[Start of Attachment]
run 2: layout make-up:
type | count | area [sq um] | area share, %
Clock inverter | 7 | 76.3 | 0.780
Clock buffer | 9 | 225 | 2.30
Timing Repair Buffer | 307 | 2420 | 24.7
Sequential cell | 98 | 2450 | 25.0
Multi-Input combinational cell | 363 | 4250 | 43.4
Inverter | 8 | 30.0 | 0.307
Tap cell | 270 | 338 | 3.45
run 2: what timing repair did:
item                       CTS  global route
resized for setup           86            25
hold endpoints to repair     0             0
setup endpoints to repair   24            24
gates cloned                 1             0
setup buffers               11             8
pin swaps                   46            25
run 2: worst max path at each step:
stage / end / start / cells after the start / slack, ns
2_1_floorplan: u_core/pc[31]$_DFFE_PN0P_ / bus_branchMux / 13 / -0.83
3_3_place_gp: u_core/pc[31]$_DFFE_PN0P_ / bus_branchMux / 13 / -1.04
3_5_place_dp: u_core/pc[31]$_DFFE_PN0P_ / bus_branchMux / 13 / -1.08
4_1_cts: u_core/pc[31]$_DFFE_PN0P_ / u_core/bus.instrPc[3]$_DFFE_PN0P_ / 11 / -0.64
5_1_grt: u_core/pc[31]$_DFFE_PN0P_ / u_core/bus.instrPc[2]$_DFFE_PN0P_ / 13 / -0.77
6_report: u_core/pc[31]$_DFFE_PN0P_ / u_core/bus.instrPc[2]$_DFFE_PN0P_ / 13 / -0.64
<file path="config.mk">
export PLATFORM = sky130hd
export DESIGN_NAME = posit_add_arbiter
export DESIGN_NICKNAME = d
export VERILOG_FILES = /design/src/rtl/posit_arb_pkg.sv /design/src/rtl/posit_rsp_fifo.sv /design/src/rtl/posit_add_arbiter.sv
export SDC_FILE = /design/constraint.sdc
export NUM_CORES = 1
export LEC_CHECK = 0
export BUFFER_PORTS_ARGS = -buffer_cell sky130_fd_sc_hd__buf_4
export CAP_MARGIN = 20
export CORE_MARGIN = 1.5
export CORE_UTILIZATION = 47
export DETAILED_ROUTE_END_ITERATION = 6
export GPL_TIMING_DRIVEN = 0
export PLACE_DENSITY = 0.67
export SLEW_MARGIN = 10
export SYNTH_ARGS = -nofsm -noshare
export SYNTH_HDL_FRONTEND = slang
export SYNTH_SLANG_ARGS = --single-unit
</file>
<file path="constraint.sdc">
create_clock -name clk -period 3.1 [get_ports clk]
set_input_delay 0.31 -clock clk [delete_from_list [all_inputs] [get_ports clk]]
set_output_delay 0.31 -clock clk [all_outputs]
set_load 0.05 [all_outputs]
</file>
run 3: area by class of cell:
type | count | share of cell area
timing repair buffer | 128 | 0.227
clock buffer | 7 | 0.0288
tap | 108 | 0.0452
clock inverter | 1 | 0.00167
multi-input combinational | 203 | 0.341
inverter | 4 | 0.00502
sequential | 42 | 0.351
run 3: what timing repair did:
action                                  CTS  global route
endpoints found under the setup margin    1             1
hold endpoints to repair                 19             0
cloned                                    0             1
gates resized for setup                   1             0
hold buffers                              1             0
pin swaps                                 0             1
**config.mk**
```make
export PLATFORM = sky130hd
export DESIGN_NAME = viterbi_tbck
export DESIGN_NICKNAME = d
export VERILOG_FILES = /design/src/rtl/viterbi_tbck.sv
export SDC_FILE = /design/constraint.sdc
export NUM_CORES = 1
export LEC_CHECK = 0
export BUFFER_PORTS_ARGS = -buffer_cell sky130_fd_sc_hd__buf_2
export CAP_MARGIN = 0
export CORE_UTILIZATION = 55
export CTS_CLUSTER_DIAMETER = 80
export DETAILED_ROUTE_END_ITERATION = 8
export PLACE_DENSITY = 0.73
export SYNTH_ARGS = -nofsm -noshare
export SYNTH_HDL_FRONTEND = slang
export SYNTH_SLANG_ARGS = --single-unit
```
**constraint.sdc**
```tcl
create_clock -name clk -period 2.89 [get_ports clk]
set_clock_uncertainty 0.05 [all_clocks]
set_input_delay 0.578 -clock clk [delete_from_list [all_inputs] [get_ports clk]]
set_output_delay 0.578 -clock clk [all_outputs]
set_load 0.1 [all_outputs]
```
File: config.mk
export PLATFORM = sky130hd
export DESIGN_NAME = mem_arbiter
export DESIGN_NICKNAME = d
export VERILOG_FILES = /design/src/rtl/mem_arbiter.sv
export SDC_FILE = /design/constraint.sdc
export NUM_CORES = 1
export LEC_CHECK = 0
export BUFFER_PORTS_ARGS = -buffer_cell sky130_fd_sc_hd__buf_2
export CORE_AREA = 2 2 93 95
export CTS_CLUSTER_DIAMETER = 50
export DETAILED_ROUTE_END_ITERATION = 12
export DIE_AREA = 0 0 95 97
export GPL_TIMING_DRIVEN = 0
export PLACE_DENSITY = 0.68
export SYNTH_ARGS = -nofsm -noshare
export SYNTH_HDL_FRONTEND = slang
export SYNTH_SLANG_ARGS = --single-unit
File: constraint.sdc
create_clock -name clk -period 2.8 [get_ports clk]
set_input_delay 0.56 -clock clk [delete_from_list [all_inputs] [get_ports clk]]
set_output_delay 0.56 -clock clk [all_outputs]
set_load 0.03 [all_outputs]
[End of Attachment]
→ WHAT TO DO
Exact reproduction of the whole material is the required answer.

→ WRITTEN ANSWER
run 2: layout make-up:
type | count | area [sq um] | area share, %
Clock inverter | 7 | 76.3 | 0.780
Clock buffer | 9 | 225 | 2.30
Timing Repair Buffer | 307 | 2420 | 24.7
Sequential cell | 98 | 2450 | 25.0
Multi-Input combinational cell | 363 | 4250 | 43.4
Inverter | 8 | 30.0 | 0.307
Tap cell | 270 | 338 | 3.45
run 2: what timing repair did:
item                       CTS  global route
resized for setup           86            25
hold endpoints to repair     0             0
setup endpoints to repair   24            24
gates cloned                 1             0
setup buffers               11             8
pin swaps                   46            25
run 2: worst max path at each step:
stage / end / start / cells after the start / slack, ns
2_1_floorplan: u_core/pc[31]$_DFFE_PN0P_ / bus_branchMux / 13 / -0.83
3_3_place_gp: u_core/pc[31]$_DFFE_PN0P_ / bus_branchMux / 13 / -1.04
3_5_place_dp: u_core/pc[31]$_DFFE_PN0P_ / bus_branchMux / 13 / -1.08
4_1_cts: u_core/pc[31]$_DFFE_PN0P_ / u_core/bus.instrPc[3]$_DFFE_PN0P_ / 11 / -0.64
5_1_grt: u_core/pc[31]$_DFFE_PN0P_ / u_core/bus.instrPc[2]$_DFFE_PN0P_ / 13 / -0.77
6_report: u_core/pc[31]$_DFFE_PN0P_ / u_core/bus.instrPc[2]$_DFFE_PN0P_ / 13 / -0.64
<file path="config.mk">
export PLATFORM = sky130hd
export DESIGN_NAME = posit_add_arbiter
export DESIGN_NICKNAME = d
export VERILOG_FILES = /design/src/rtl/posit_arb_pkg.sv /design/src/rtl/posit_rsp_fifo.sv /design/src/rtl/posit_add_arbiter.sv
export SDC_FILE = /design/constraint.sdc
export NUM_CORES = 1
export LEC_CHECK = 0
export BUFFER_PORTS_ARGS = -buffer_cell sky130_fd_sc_hd__buf_4
export CAP_MARGIN = 20
export CORE_MARGIN = 1.5
export CORE_UTILIZATION = 47
export DETAILED_ROUTE_END_ITERATION = 6
export GPL_TIMING_DRIVEN = 0
export PLACE_DENSITY = 0.67
export SLEW_MARGIN = 10
export SYNTH_ARGS = -nofsm -noshare
export SYNTH_HDL_FRONTEND = slang
export SYNTH_SLANG_ARGS = --single-unit
</file>
<file path="constraint.sdc">
create_clock -name clk -period 3.1 [get_ports clk]
set_input_delay 0.31 -clock clk [delete_from_list [all_inputs] [get_ports clk]]
set_output_delay 0.31 -clock clk [all_outputs]
set_load 0.05 [all_outputs]
</file>
run 3: area by class of cell:
type | count | share of cell area
timing repair buffer | 128 | 0.227
clock buffer | 7 | 0.0288
tap | 108 | 0.0452
clock inverter | 1 | 0.00167
multi-input combinational | 203 | 0.341
inverter | 4 | 0.00502
sequential | 42 | 0.351
run 3: what timing repair did:
action                                  CTS  global route
endpoints found under the setup margin    1             1
hold endpoints to repair                 19             0
cloned                                    0             1
gates resized for setup                   1             0
hold buffers                              1             0
pin swaps                                 0             1
**config.mk**
```make
export PLATFORM = sky130hd
export DESIGN_NAME = viterbi_tbck
export DESIGN_NICKNAME = d
export VERILOG_FILES = /design/src/rtl/viterbi_tbck.sv
export SDC_FILE = /design/constraint.sdc
export NUM_CORES = 1
export LEC_CHECK = 0
export BUFFER_PORTS_ARGS = -buffer_cell sky130_fd_sc_hd__buf_2
export CAP_MARGIN = 0
export CORE_UTILIZATION = 55
export CTS_CLUSTER_DIAMETER = 80
export DETAILED_ROUTE_END_ITERATION = 8
export PLACE_DENSITY = 0.73
export SYNTH_ARGS = -nofsm -noshare
export SYNTH_HDL_FRONTEND = slang
export SYNTH_SLANG_ARGS = --single-unit
```
**constraint.sdc**
```tcl
create_clock -name clk -period 2.89 [get_ports clk]
set_clock_uncertainty 0.05 [all_clocks]
set_input_delay 0.578 -clock clk [delete_from_list [all_inputs] [get_ports clk]]
set_output_delay 0.578 -clock clk [all_outputs]
set_load 0.1 [all_outputs]
```
File: config.mk
export PLATFORM = sky130hd
export DESIGN_NAME = mem_arbiter
export DESIGN_NICKNAME = d
export VERILOG_FILES = /design/src/rtl/mem_arbiter.sv
export SDC_FILE = /design/constraint.sdc
export NUM_CORES = 1
export LEC_CHECK = 0
export BUFFER_PORTS_ARGS = -buffer_cell sky130_fd_sc_hd__buf_2
export CORE_AREA = 2 2 93 95
export CTS_CLUSTER_DIAMETER = 50
export DETAILED_ROUTE_END_ITERATION = 12
export DIE_AREA = 0 0 95 97
export GPL_TIMING_DRIVEN = 0
export PLACE_DENSITY = 0.68
export SYNTH_ARGS = -nofsm -noshare
export SYNTH_HDL_FRONTEND = slang
export SYNTH_SLANG_ARGS = --single-unit
File: constraint.sdc
create_clock -name clk -period 2.8 [get_ports clk]
set_input_delay 0.56 -clock clk [delete_from_list [all_inputs] [get_ports clk]]
set_output_delay 0.56 -clock clk [all_outputs]
set_load 0.03 [all_outputs]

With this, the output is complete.